:: Recorded data ::

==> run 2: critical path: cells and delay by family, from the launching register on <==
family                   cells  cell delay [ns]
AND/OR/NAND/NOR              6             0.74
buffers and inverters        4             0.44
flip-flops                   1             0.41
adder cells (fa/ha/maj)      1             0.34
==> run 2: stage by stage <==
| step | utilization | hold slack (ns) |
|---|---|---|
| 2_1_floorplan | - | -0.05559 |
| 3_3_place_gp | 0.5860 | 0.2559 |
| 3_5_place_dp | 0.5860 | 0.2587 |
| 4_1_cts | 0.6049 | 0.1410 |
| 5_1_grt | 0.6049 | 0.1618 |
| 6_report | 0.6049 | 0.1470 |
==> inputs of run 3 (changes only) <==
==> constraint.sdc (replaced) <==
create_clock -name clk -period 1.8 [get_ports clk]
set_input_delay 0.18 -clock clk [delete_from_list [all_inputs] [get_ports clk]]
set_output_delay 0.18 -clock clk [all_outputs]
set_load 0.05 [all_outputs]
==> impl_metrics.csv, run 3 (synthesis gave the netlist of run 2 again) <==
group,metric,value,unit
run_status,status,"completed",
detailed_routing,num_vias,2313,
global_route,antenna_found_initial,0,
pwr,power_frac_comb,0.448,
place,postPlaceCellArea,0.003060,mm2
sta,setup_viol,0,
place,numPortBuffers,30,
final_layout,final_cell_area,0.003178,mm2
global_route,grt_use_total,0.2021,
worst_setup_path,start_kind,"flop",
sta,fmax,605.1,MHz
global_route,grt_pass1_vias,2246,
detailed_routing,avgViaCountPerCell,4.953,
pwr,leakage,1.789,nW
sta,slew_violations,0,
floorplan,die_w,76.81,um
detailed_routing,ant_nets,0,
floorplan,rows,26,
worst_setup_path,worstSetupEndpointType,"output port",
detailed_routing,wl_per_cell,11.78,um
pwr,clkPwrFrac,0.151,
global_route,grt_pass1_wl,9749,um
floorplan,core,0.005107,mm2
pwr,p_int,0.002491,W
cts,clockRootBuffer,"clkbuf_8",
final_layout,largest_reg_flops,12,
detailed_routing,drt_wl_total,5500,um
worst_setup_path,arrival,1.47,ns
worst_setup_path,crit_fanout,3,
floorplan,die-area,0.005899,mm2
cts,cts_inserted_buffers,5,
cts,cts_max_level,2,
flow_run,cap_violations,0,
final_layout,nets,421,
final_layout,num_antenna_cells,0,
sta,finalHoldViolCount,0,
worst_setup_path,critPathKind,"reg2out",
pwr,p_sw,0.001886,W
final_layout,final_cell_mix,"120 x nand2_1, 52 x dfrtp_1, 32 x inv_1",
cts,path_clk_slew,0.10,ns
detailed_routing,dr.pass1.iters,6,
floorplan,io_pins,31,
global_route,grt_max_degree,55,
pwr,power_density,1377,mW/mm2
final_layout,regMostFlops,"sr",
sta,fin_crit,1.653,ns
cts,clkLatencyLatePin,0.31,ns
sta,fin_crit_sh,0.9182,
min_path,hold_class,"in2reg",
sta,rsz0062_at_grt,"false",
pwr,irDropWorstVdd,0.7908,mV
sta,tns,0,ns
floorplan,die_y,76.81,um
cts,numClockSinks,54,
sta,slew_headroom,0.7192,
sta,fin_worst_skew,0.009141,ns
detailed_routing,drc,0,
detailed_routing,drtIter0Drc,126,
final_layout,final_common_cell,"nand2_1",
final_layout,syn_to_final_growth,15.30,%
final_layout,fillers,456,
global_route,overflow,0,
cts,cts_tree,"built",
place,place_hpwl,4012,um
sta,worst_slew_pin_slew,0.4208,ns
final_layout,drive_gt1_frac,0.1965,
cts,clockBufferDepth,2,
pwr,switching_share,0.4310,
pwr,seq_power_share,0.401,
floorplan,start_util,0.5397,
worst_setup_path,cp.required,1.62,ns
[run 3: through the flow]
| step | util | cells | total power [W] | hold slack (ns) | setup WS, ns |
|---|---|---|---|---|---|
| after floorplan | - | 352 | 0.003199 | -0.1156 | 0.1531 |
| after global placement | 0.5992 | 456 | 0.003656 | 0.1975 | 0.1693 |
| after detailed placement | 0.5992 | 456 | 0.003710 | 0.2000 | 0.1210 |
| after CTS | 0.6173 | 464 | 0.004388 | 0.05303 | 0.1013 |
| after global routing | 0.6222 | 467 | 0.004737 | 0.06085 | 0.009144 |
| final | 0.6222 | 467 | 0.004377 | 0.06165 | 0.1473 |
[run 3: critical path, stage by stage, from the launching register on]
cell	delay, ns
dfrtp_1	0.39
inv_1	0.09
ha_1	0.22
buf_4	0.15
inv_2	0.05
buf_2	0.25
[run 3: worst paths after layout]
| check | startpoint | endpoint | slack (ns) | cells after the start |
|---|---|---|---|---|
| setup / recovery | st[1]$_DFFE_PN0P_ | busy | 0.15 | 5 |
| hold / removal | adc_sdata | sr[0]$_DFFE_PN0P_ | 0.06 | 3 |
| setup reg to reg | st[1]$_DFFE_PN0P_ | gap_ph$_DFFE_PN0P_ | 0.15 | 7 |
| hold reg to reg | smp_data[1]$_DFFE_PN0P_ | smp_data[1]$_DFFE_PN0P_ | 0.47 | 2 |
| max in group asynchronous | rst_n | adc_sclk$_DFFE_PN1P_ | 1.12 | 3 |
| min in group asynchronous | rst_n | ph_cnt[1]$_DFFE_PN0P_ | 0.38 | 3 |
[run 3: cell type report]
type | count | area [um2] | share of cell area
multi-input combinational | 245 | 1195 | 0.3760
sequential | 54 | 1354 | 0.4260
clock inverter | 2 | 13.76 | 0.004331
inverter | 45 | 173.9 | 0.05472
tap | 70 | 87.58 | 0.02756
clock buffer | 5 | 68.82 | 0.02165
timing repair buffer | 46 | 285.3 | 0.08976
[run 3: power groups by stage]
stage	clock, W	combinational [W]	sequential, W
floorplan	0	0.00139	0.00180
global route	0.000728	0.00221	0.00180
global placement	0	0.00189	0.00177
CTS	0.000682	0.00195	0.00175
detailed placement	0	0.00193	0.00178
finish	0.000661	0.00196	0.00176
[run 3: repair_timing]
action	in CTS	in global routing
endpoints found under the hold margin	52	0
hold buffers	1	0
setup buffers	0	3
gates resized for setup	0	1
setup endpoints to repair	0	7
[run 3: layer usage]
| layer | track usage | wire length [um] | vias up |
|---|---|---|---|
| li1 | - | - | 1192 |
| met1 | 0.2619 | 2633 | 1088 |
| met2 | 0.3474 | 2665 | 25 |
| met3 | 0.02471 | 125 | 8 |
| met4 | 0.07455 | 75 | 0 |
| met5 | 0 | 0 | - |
`config.mk`:
```
export PLATFORM = sky130hd
export DESIGN_NAME = xlate_cache
export DESIGN_NICKNAME = d
export VERILOG_FILES = /design/src/rtl/xlate_cache.sv
export SDC_FILE = /design/constraint.sdc
export NUM_CORES = 2
export LEC_CHECK = 0
export BUFFER_PORTS_ARGS = -buffer_cell sky130_fd_sc_hd__buf_2
export CAP_MARGIN = 15
export CORE_ASPECT_RATIO = 1.5
export CORE_MARGIN = 2
export CORE_UTILIZATION = 33
export CTS_BUF_LIST = sky130_fd_sc_hd__clkbuf_8
export CTS_CLUSTER_SIZE = 20
export DETAILED_ROUTE_END_ITERATION = 10
export HOLD_SLACK_MARGIN = 0.1
export PLACE_DENSITY = 0.46
export SYNTH_ARGS = -nofsm -noshare
export SYNTH_HDL_FRONTEND = slang
export SYNTH_SLANG_ARGS = --single-unit
```
`constraint.sdc`:
```
create_clock -name clk -period 4.5 [get_ports clk]
set_input_delay 0.9 -clock clk [delete_from_list [all_inputs] [get_ports clk]]
set_output_delay 0.9 -clock clk [all_outputs]
set_load 0.005 [all_outputs]
```
`src/rtl/xlate_cache.sv`:
```
module xlate_cache #(
  parameter int AW = 32,
  parameter int PS = 12,
  parameter int IW = 4
) (
  input  logic          clk,
  input  logic          rst_n,
  input  logic          xlat_en,
  input  logic          page8k,
  input  logic          tc_write,
  input  logic          fl_valid,
  input  logic          fl_all,
  input  logic          fl_global,
  input  logic          fl_super,
  input  logic [AW-1:0] fl_addr,
  input  logic          lk_valid,
  output logic          lk_ready,
  input  logic [AW-1:0] lk_addr,
  input  logic          lk_super,
  input  logic          lk_data,
  input  logic          lk_write,
  output logic          res_valid,
  output logic [AW-1:0] res_phys,
  output logic          res_fault,
  output logic          res_global,
  output logic          res_tt,
  output logic          res_wp,
  output logic          fill_req,
  output logic [AW-1:0] fill_addr,
  output logic          fill_super,
  output logic          fill_data,
  output logic          fill_write,
  input  logic          fill_ack,
  input  logic [AW-PS-1:0] fill_ppn,
  input  logic          fill_global,
  input  logic          fill_tt,
  input  logic          fill_mod,
  input  logic          fill_wp,
  input  logic          fill_vd,
  input  logic          fill_vi
);
  localparam int N  = 1 << IW;
  localparam int TW = AW - PS - IW + 1;
  localparam int PW = AW - PS;
  localparam logic [TW-1:0] EMPTY = {1'b1, {(TW-1){1'b0}}};
  localparam int F_G = 5, F_T = 4, F_M = 3, F_W = 2, F_D = 1, F_I = 0;

  typedef enum logic [1:0] {S_IDLE, S_WAIT, S_FLUSH} st_t;

  st_t           state;
  logic [IW-1:0] cnt;
  logic          fa_glob;
  logic [TW-1:0] tag_q [2][N];
  logic [PW-1:0] ppn_q [2][N];
  logic [5:0]    flg_q [2][N];
  logic [AW-1:0] q_addr;
  logic          q_super, q_data, q_write;
  logic [PW-1:0] r_ppn;
  logic [PS-1:0] r_off;

  wire [IW-1:0] lk_idx   = lk_addr[PS+IW-1:PS];
  wire [TW-1:0] lk_tag   = {1'b0, lk_addr[AW-1:PS+IW]};
  wire [5:0]    lk_f     = flg_q[lk_super][lk_idx];
  wire          lk_hit   = (tag_q[lk_super][lk_idx] == lk_tag) && !(lk_write && !lk_f[F_M]);
  wire          lk_go    = (state == S_IDLE) && lk_valid && !tc_write && !fl_valid;
  wire          fl_go    = (state == S_IDLE) && fl_valid && !tc_write && !fl_all;
  wire [IW-1:0] fl_idx   = fl_addr[PS+IW-1:PS];
  wire          in_wait  = (state == S_WAIT);

  wire          wr_en    = (lk_go && !lk_hit && !xlat_en) || (in_wait && fill_ack);
  wire          wr_bank  = in_wait ? q_super : lk_super;
  wire [AW-1:0] wr_addr  = in_wait ? q_addr : lk_addr;
  wire [PW-1:0] wr_ppn   = in_wait ? fill_ppn : lk_addr[AW-1:PS];
  wire [5:0]    wr_flg   = in_wait ? {fill_global, fill_tt, fill_mod, fill_wp, fill_vd, fill_vi}
                                   : 6'b101011;
  wire          use_hit  = lk_go && lk_hit;
  wire [5:0]    o_flg    = use_hit ? lk_f : wr_flg;
  wire          o_data   = in_wait ? q_data : lk_data;
  wire          o_write  = in_wait ? q_write : lk_write;
  wire          o_fault  = !(o_data ? o_flg[F_D] : o_flg[F_I]) || (o_write && o_flg[F_W]);

  assign lk_ready   = (state == S_IDLE);
  assign res_phys   = {r_ppn, r_off};
  assign fill_addr  = q_addr;
  assign fill_super = q_super;
  assign fill_data  = q_data;
  assign fill_write = q_write;

  always_ff @(posedge clk or negedge rst_n) begin
    if (!rst_n) begin
      state <= S_IDLE;
      cnt <= '0;
      fa_glob <= 1'b0;
      fill_req <= 1'b0;
      res_valid <= 1'b0;
      res_fault <= 1'b0;
      res_global <= 1'b0;
      res_tt <= 1'b0;
      res_wp <= 1'b0;
      r_ppn <= '0;
      r_off <= '0;
      q_addr <= '0;
      q_super <= 1'b0;
      q_data <= 1'b0;
      q_write <= 1'b0;
      for (int b = 0; b < 2; b++)
        for (int i = 0; i < N; i++) begin
          tag_q[b][i] <= EMPTY;
          ppn_q[b][i] <= '0;
          flg_q[b][i] <= '0;
        end
    end else begin
      res_valid <= 1'b0;
      case (state)
        S_IDLE: begin
          if (tc_write) begin
            state <= S_FLUSH; cnt <= '0; fa_glob <= 1'b1;
          end else if (fl_valid && fl_all) begin
            state <= S_FLUSH; cnt <= '0; fa_glob <= fl_global;
          end else if (lk_go) begin
            q_addr <= lk_addr; q_super <= lk_super;
            q_data <= lk_data; q_write <= lk_write;
            if (!lk_hit && xlat_en) begin
              fill_req <= 1'b1;
              state <= S_WAIT;
            end
          end
        end
        S_WAIT: if (fill_ack) begin
          fill_req <= 1'b0;
          state <= S_IDLE;
        end
        S_FLUSH: begin
          for (int b = 0; b < 2; b++)
            if (fa_glob || !flg_q[b][cnt][F_G]) tag_q[b][cnt] <= EMPTY;
          cnt <= cnt + 1'b1;
          if (cnt == IW'(N-1)) state <= S_IDLE;
        end
        default: state <= S_IDLE;
      endcase

      if (fl_go) begin
        if (fl_global || !flg_q[fl_super][fl_idx][F_G]) tag_q[fl_super][fl_idx] <= EMPTY;
        if (page8k && (fl_global || !flg_q[fl_super][fl_idx ^ 1'b1][F_G]))
          tag_q[fl_super][fl_idx ^ 1'b1] <= EMPTY;
      end

      if (wr_en) begin
        tag_q[wr_bank][wr_addr[PS+IW-1:PS]] <= {1'b0, wr_addr[AW-1:PS+IW]};
        ppn_q[wr_bank][wr_addr[PS+IW-1:PS]] <= wr_ppn;
        flg_q[wr_bank][wr_addr[PS+IW-1:PS]] <= wr_flg;
      end

      if (wr_en || use_hit) begin
        res_valid  <= 1'b1;
        r_ppn      <= use_hit ? ppn_q[lk_super][lk_idx] : wr_ppn;
        r_off      <= wr_addr[PS-1:0];
        res_fault  <= o_fault;
        res_global <= o_flg[F_G];
        res_tt     <= o_flg[F_T];
        res_wp     <= o_flg[F_W];
      end
    end
  end

  p_fill_hold_r3: assert property (@(posedge clk) disable iff (!rst_n)
    fill_req && !fill_ack |=> fill_req && $stable(fill_addr));
  p_ack_only_on_req_r3: assert property (@(posedge clk) disable iff (!rst_n)
    fill_ack |-> fill_req);
  p_wp_write_fault_r6: assert property (@(posedge clk) disable iff (!rst_n)
    res_valid && q_write && !res_fault |-> !res_wp);
  p_no_fill_when_off_r7: assert property (@(posedge clk) disable iff (!rst_n)
    $rose(fill_req) |-> $past(xlat_en));
  p_quiet_while_busy_r10: assert property (@(posedge clk) disable iff (!rst_n)
    !lk_ready && !fill_req |-> !res_valid);
  p_sweep_ends_r10: assert property (@(posedge clk) disable iff (!rst_n)
    (state == S_FLUSH) && (cnt == IW'(N-1)) |=> lk_ready);
endmodule

```
Word level (Yosys, flattened, before mapping)
Cells that the tools add are included.
{ "totals": {"register_bits": 1456, "output_inout_bits": 74} }
{ "classes": {"addsub": 1, "order_cmp": 14, "eq_ne": 13, "muxes": 94, "bitwise_logic": 22, "n_reduce_logical": 50} }
{ "ops": {"columns": ["op", "count"], "rows": [
  ["544-bit 2-to-1 mux", 6],
  ["272-bit 2-to-1 mux", 8],
  ["320-bit 2-to-1 mux", 4],
  ["512-bit bitwise AND", 2],
  ["512-bit inverter", 2],
  ["272-bit demux with 1-bit select", 3],
  ["96-bit 2-to-1 mux", 7],
  ["640-bit bitwise mux", 1],
  ["544-bit bitwise mux", 1],
  ["256-bit bitwise AND", 2],
  ["320-bit demux with 1-bit select", 1],
  ["17-bit demux with 4-bit select", 4],
  ["256-bit inverter", 1],
  ["192-bit bitwise mux", 1],
  ["6-bit binary-select mux with 4-bit select", 5],
  ["17-bit 2-to-1 mux", 6],
  ["20-bit 2-to-1 mux", 5],
  ["96-bit demux with 1-bit select", 1],
  ["20-bit binary-select mux with 4-bit select", 1],
  ["20-bit demux with 4-bit select", 1],
  ["6-bit 2-to-1 mux", 13],
  ["17-bit binary-select mux with 4-bit select", 1],
  ["32-bit bitwise OR", 2],
  ["32-bit 2-to-1 mux", 1],
  ["other kinds (32)", 115]
]} }

Depth between registers and ports, before layout
{ "depth": {"ltp_word": 18, "depth_mapped": 16, "ltp_nobuf": 11} }

Worst setup path before layout
OpenSTA, ideal clock, no wires.
{ "synth_timing": {"kind": "input -> register", "start": "input lk_addr[12]", "end": "register ppn_q[436] in the netlist's numbering", "arrival_ps": 4247, "required_ps": 4372, "setup_slack_ps": 126, "path_stages": 14, "n_path_buf": 4, "path_cell_list": "buf_4 > buf_4 > buf_2 > mux2i_1 > a22oi_1 > a21oi_1 > nor4b_1 > xnor2_1 > nand4_1 > nor4_4 > a21oi_1 > a311oi_2 > buf_4 > mux2_1"} }
{ "synth_between": {"elab_chain_len": 12, "elab_cells_between_ends": 26} }
{ "synth_rtl": {"columns": ["item", "line_no", "rtl"], "rows": [
  ["start: declaration", "18", "input logic [AW-1:0] lk_addr,"],
  ["parallel branches: the longest is 12 deep, another holds 5-bit >= comparator", null, null],
  ["end signal: indexed assignment", "150", "ppn_q[wr_bank][wr_addr[PS+IW-1:PS]] <= wr_ppn;"],
  ["end: declaration", "54", "logic [PW-1:0] ppn_q [2][N];"]
]} }
Several ways; the timed one is not identified. The select of a mux whose other input is x is not followed.
A chain may end at the register's enable or synchronous reset.

Final worst setup path
{ "layout_timing": {"start": "input lk_addr[12]", "end": "register ppn_q[577] in the netlist's numbering"} }
Same word-level chain as after synthesis.

==> run_results.csv <==
group,metric,value,unit
status,status,"finished clean",
global_route,grt_max_degree,177,
job,max-cap-violations,0,
drt,drt_iter0_markers,3092,
drt,antenna_left,0,
synth,avgSynthCellArea,13.7,um^2
synth,ys_seq_area_share,52.3,%
setup_path,cp.required,5.32,ns
setup_path,ff2ff_path_depth,13,
synth,async_flop_share,100,%
sta,min_period,4.46,ns
die,die-area,0.215,mm^2
global_route,grt-ovfl-total,0,
drt,firstDrtPassIters,8,
sta,max_slew_margin,9.66,%
hold_path,hp-class,"primary input to flip-flop",
clocking,clk_pin_slew,0.06,ns
clocking,clock_path_buffers,4,
clocking,postCtsHoldBufs,11,
drt,wl_per_cell,29.3,um
setup_path,worst-path-max-fanout,14,
synth,synth_top_flop_cell,"dfrtp_1",
synth,synth_edf_count,0,
drt,vias_per_cell,5.33,
die,rows,206,
pwr,ir_worst_vdd,201,uV
sta,hold_viol_final,0,
setup_path,path_cells,"buf_8 > buf_4 > mux4_2 > nor2b_1 > a211oi_1 > a21oi_1 > o21ai_0 > buf_4 > xnor2_1 > nor4_4 > buf_12 > a21oi_2 > o21a_4 > buf_12 > mux2_2",
synth,synth_cell_type_count,66,
synth,synth_warnings,0,
cells_and_area,mostFrequentLayoutCells,"dfrtp_1 (1424), mux2_2 (868), mux2i_1 (717), nand2_1 (611), mux4_2 (342)",
cells_and_area,final_common_cell,"dfrtp_1",
cells_and_area,fillCellCount,20100,
sta,finalSetupViolCount,0,
setup_path,slowest_stage,"a21oi_2",
setup_path,endpoint_kind,"flip-flop",
global_route,grt_pass1_vias,47700,
global_route,grt_pass1_wl,359,mm
clocking,clock-sinks,1456,
placement,portBuffers,149,
drt,num_vias,45200,
cells_and_area,final_layout_size_suffix_gt1_share,40.0,%
pwr,finalPower,29.9,mW
sta,fin_crit_sh,99.1,%
drt,routed_wl,249,mm
setup_path,crit_type,"primary input to flip-flop",
sta,rsz0062_at_grt,"false",
clocking,cts_resized,0,
clocking,clock_latency,1.00,ns
global_route,grt_antenna_before_repair,13,
setup_path,start_kind,"primary input",
die,ios,178,
global_route,gr-usage-all-layers,22.9,%
clocking,cts_tree,"built",
hold_path,holdPathStages,2,
synth,synth_fp_nets,5211,
placement,globalplace.congestion,0.822,
sta,final-max-slew-violation-count,0,
clocking,cts_root_buf,"clkbuf_8",
cells_and_area,fin_nets,5577,
clocking,post_cts_buffers,0,
die,core,0.210,mm^2
pwr,power.density,362,mW/mm^2
pwr,power.leakage,41.4,nW
die,start_util,33.2,%
die,die_w,380,um
clocking,numCtsBuffers,240,
sta,max_freq,224,MHz
clocking,htreeDepth,4,
synth,synth-seq-cells,1456,
synth,synth_cells,5103,
drt,drc,0,
sta,fin_worst_skew,0.121,ns
setup_path,crit_arrival,5.28,ns
cells_and_area,syn2layout_area_growth,18.4,%
cells_and_area,fin_util,39.3,%
setup_path,cpPeakStageDelay,0.60,ns
placement,place_hpwl,162,mm
synth,syn_area,0.0698,mm^2
sta,tightestPinTransition,1.35,ns
die,die_h,567,um
## final timing paths
kind,endpoint,slack [ns],startpoint
max,ppn_q[577],0.04,lk_addr[12]
min,fill_data,0.19,lk_data
max reg2reg,ppn_q[577],0.14,tag_q[444]
min reg2reg,tag_q[526],0.46,tag_q[526]
max in group asynchronous,tag_q[495],2.48,rst_n
min in group asynchronous,tag_q[516],0.47,rst_n
## layout make-up
class                           instances  area, um^2  share of cell area, %
Clock inverter                        125         562                  0.680
Inverter                               46         173                  0.209
Multi-Input combinational cell       3122       31400                   38.0
Tap cell                             2808        3510                   4.25
Sequential cell                      1456       36500                   44.1
Antenna cell                            6        15.0                 0.0182
Clock buffer                          310        4270                   5.16
Timing Repair Buffer                  603        6250                   7.57
## flip-flops by register name, indices dropped and copies added, names as in the netlist, 2 cells and up
| signal | count |
|---|---|
| ppn_q | 640 |
| flg_q | 192 |
| state | 2 |
| r_ppn | 20 |
| cnt | 4 |
| fill_addr | 32 |
| tag_q | 544 |
| r_off | 12 |
## synth_stat cells (24+ instances only)
master	number	share of area [%]
a21oi_1	75	0.54
mux4_2	342	11
mux2_2	868	14
o21ai_0	39	0.28
nor2_1	49	0.26
buf_4	43	0.46
mux2i_1	717	10
a22oi_1	71	0.76
dfrtp_1	1424	51
buf_2	143	1.0
nand2b_1	34	0.30
nor2b_1	30	0.27
inv_1	45	0.24
nand2_1	611	3.3
o211ai_1	24	0.26
clkbuf_1	252	1.4
dfstp_2	32	1.2
buf_1	39	0.21
## critical path: cells and delay by family
kind / cells / cell delay [ns]
multiplexers: 2 / 0.86
AND/OR/NAND/NOR: 2 / 0.24
buffers and inverters: 5 / 1.09
AO/OA/AOI/OAI: 5 / 1.93
XOR/XNOR: 1 / 0.18
## metal layers
| layer | vias to the layer above | global-route usage (%) | share of wire (%) |
|---|---|---|---|
| met4 | 6 | 6.46 | 2.7 |
| met2 | 1092 | 39.3 | 50 |
| li1 | 19200 | - | - |
| met5 | - | 0 | 0.016 |
| met3 | 393 | 3.17 | 4.1 |
| met1 | 24500 | 30.2 | 43 |
## stage by stage
| step | cells | instance area, um^2 | worst slack (ns) | setup TNS (ns) | hold WS (ns) |
|---|---|---|---|---|---|
| 3_3_place_gp | 8020 | 77600 | -0.982 | -945.28 | 0.448 |
| 2_1_floorplan | 5103 | 69800 | 0.126 | 0 | 0.438 |
| 3_5_place_dp | 8020 | 77600 | -0.966 | -933.49 | 0.452 |
| 6_report | 8476 | 82600 | 0.0399 | 0 | 0.188 |
| 4_1_cts | 8466 | 82500 | 0.0971 | 0 | 0.107 |
| 5_1_grt | 8472 | 82600 | 0.0254 | 0 | 0.147 |
## cell families after synthesis
| group | count (synthesis) | share of synthesized area, % |
|---|---|---|
| muxes | 1940 | 35.5 |
| DFF | 1456 | 52.3 |
| and+or+nand+nor | 803 | 4.89 |
| buffers and inverters | 525 | 3.33 |
| AOI/OAI and AO/OA | 359 | 3.73 |
| xor gates and xnor gates | 16 | 0.201 |
| adders and majority gates | 4 | 0.0717 |
## power breakdown
part           total [mW]  leakage, nW  internal [mW]  switching [mW]
clock network        11.9         2.86           6.20            5.70
logic                3.92         18.4           1.38            2.54
registers            14.1         20.1           13.6           0.467
total                29.9         41.4           21.2            8.70
Note: power is estimated with default switching activity, not from simulation.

:::

Gather up, from the records above, each line where the word "launching" appears.

● Solved problem:
==> run 2: critical path: cells and delay by family, from the launching register on <==
[run 3: critical path, stage by stage, from the launching register on]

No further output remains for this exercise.